有能でイケメンクズな夫は今日も浮気に忙しい〜あら旦那様、もうお戻りですか?〜

八十四話〜返事〜




 今日もまた応接間にて三者面談を行っていた。昨日に引き続き置物と化しているユーリウスだが、今日は会話を聞く余裕もない。
 昨日はあれからエレノラと顔を合わせる事はなく、悶々としながら夜を過ごし殆ど眠る事が出来なかった。
 今朝ようやく彼女と応接間で顔を合わせる事が出来た。たった一晩がとても長く感じた。
 昨日の事もあり気不味く感じるが、まるで何事もなかったかのように彼女はいつも通りだった。



「ーーありがとうございました」

 その日の夕刻、最後の一人を見送りようやく面談は終了した。

 
 テーブルの上の書類を揃え立ち上がるエレノラを呆然と見つめていると、その事に気付いた彼女はこちらへ視線を向ける。

「お疲れ様でした。後は私の方で処理をしますので、ユーリウス様は休んで下さい」

「……エレノラ、少し話がしたい」

 一晩中、彼女の素っ気ない態度の原因を考えた。
 やはりこれまでのユーリウスの愚行を許せないのだろうかと悩みながらも、ある事が脳裏に浮かぶ。それはアンセイムの事だ。

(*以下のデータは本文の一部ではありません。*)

### src/flat_wrapper.sv
// flat-port wrapper written by rule: the top's interface ports become plain ports
module rcv_shift_decode_flat 
#(
  parameter int STUFF_LEN = 6
)
  (clk, n_rst, bus_clear, bus_shift_strobe, bus_d_line, bus_rcv_data, bus_byte_ready, bus_stuff_err, bus_bit_cnt);
  rcv_shift_decode_if bus_i ();
  input  logic clk;
  input  logic n_rst;
  input wire logic [$bits(bus_i.clear)-1:0] bus_clear;
  input wire logic [$bits(bus_i.shift_strobe)-1:0] bus_shift_strobe;
  input wire logic [$bits(bus_i.d_line)-1:0] bus_d_line;
  output wire logic [$bits(bus_i.rcv_data)-1:0] bus_rcv_data;
  output wire logic [$bits(bus_i.byte_ready)-1:0] bus_byte_ready;
  output wire logic [$bits(bus_i.stuff_err)-1:0] bus_stuff_err;
  output wire logic [$bits(bus_i.bit_cnt)-1:0] bus_bit_cnt;
  assign bus_i.clear = bus_clear;
  assign bus_i.shift_strobe = bus_shift_strobe;
  assign bus_i.d_line = bus_d_line;
  assign bus_rcv_data = bus_i.rcv_data;
  assign bus_byte_ready = bus_i.byte_ready;
  assign bus_stuff_err = bus_i.stuff_err;
  assign bus_bit_cnt = bus_i.bit_cnt;
  rcv_shift_decode #(.STUFF_LEN(STUFF_LEN)) u_core (.clk(clk), .n_rst(n_rst), .bus(bus_i));
endmodule
### config.mk
export PLATFORM = sky130hd
export DESIGN_NAME = rcv_shift_decode_flat
export DESIGN_NICKNAME = d
export VERILOG_FILES = /design/src/rtl/rcv_shift_decode_if.sv /design/src/rtl/rcv_shift_decode.sv /design/src/flat_wrapper.sv
export SDC_FILE = /design/constraint.sdc
export NUM_CORES = 1
export LEC_CHECK = 0
export CORE_MARGIN = 2
export CORE_UTILIZATION = 35
export CTS_BUF_LIST = sky130_fd_sc_hd__clkbuf_4 sky130_fd_sc_hd__clkbuf_8
export DETAILED_ROUTE_END_ITERATION = 12
export PLACE_DENSITY_LB_ADDON = 0.08
export SYNTH_ARGS = -nofsm -noshare
export SYNTH_HDL_FRONTEND = slang
export SYNTH_SLANG_ARGS = --single-unit
### constraint.sdc
create_clock -name clk -period 1.85 [get_ports clk]
set_input_delay 0.37 -clock clk [delete_from_list [all_inputs] [get_ports clk]]
set_output_delay 0.37 -clock clk [all_outputs]
set_load 0.005 [all_outputs]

 今から二週間程前、フラヴィが屋敷に押しかけてきた翌日ーー
 ユーリウスは頬を腫らした状態で出仕した。
 当然アンセイムは驚き理由を聞いてきたので、正直に事の顛末を話した。
 無論体裁が悪い事は承知の上であり、他の人間には口外するつもりはない。だがアンセイムには知って貰った方が都合がいいだろう。
 フラヴィとの再婚があり得ない事を告げた上で、待たせていた返事をする事にした。

『殿下、以前提案されたエレノラを側妃にされたいとの件ですが、申し訳ありませんが私はエレノラと離縁するつもりは毛頭ありません。ですからエレノラの事は諦めて下さい』

『……それは残念だ。どうやら随分と心境の変化があったみたいだな』

『長らくお待たせしたにも拘らず申し訳ありません』

 そんなやり取りをした後はアンセイムの口からエレノラの名を聞かなくなっていたので少しは安堵していたものの、例の診療所で未だにエレノラとアンセイムが会っているとの報告は受け懸念はあった。
 ただ悶々として過ごしてはいたが、以前とは状況が違うためか心のどこかで大丈夫だと悠長に構えていたのかも知れない。

 呼び止め彼女へ近付くと、エレノラはその分後退をする。内心ユーリウスは地味にショックを受けた。

「何故、逃げるんだ」

「逃げてなんていません」

 そう言っている間にもユーリウスが足を一歩二歩と踏み出すと、彼女は一歩二歩と後退をする。

「どう見ても逃げているだろう」

「どう見ても逃げていません」

「嘘を吐くな」

「ユーリウス様の目が悪いんじゃないですか?」

 はぐらかそうとする言葉に苛立ちが募る。
 そして後退しながら器用に扉へ向かっている事に気付き、一瞬視線を外した隙をつき俊敏な動きで距離を詰め壁際に追いやる。
 更に目を見張り慌てる彼女の顔の横に手を付き逃げ場を塞ぐ。

「何をするんですか⁉︎」

「君が逃げようとするからだ」

「ですから逃げてなんて……」

 真っ直ぐにすみれ色の瞳を見つめると、戸惑った様子で視線を逸らされた。やはりいつもの彼女らしくない。その事に妙に胸が騒ぐ。

「昨日の返事が聞きたい」

「……」

「私の事が許せないのは分かっている。だが機会を与えてくれないか? 必ず良い夫になると約束する。だからっ」

「ユーリウス様」

 冷静に話さなくてはと思いながら、徐々に感情的になってしまう。そんな中、彼女に言葉を遮られた。

「本当は今回の件が落ち着いたらお伝えするつもりでしたが……」

 その瞬間、頭の中に警鐘が鳴り響いた。防衛本能だろうか。
 これ以上聞きたくないと急激な焦燥感に駆られた。

「エレノラっ、先に私の話をーー」

「私と離縁して下さい」

 その瞬間、頭が真っ白になった。
 何を言われたのか理解出来ない。いやしたくない。
 瞬きを忘れ目を見開いたまま微動だに出来ず、呼吸すら止まってしまったように思えた。

「勿論この件は最後まで責任を持ちます。それと私の生家であるフェーベル家の再建のお話ですが、こちらは()()()()()()にお任せする事になりましたので手を引いて頂いて結構です。お気遣い頂き、ありがとうございました」

 その後も彼女は「公爵様にはアンセイム様からお話をしてーー」話を続けていたが、まるで頭に入らなかった。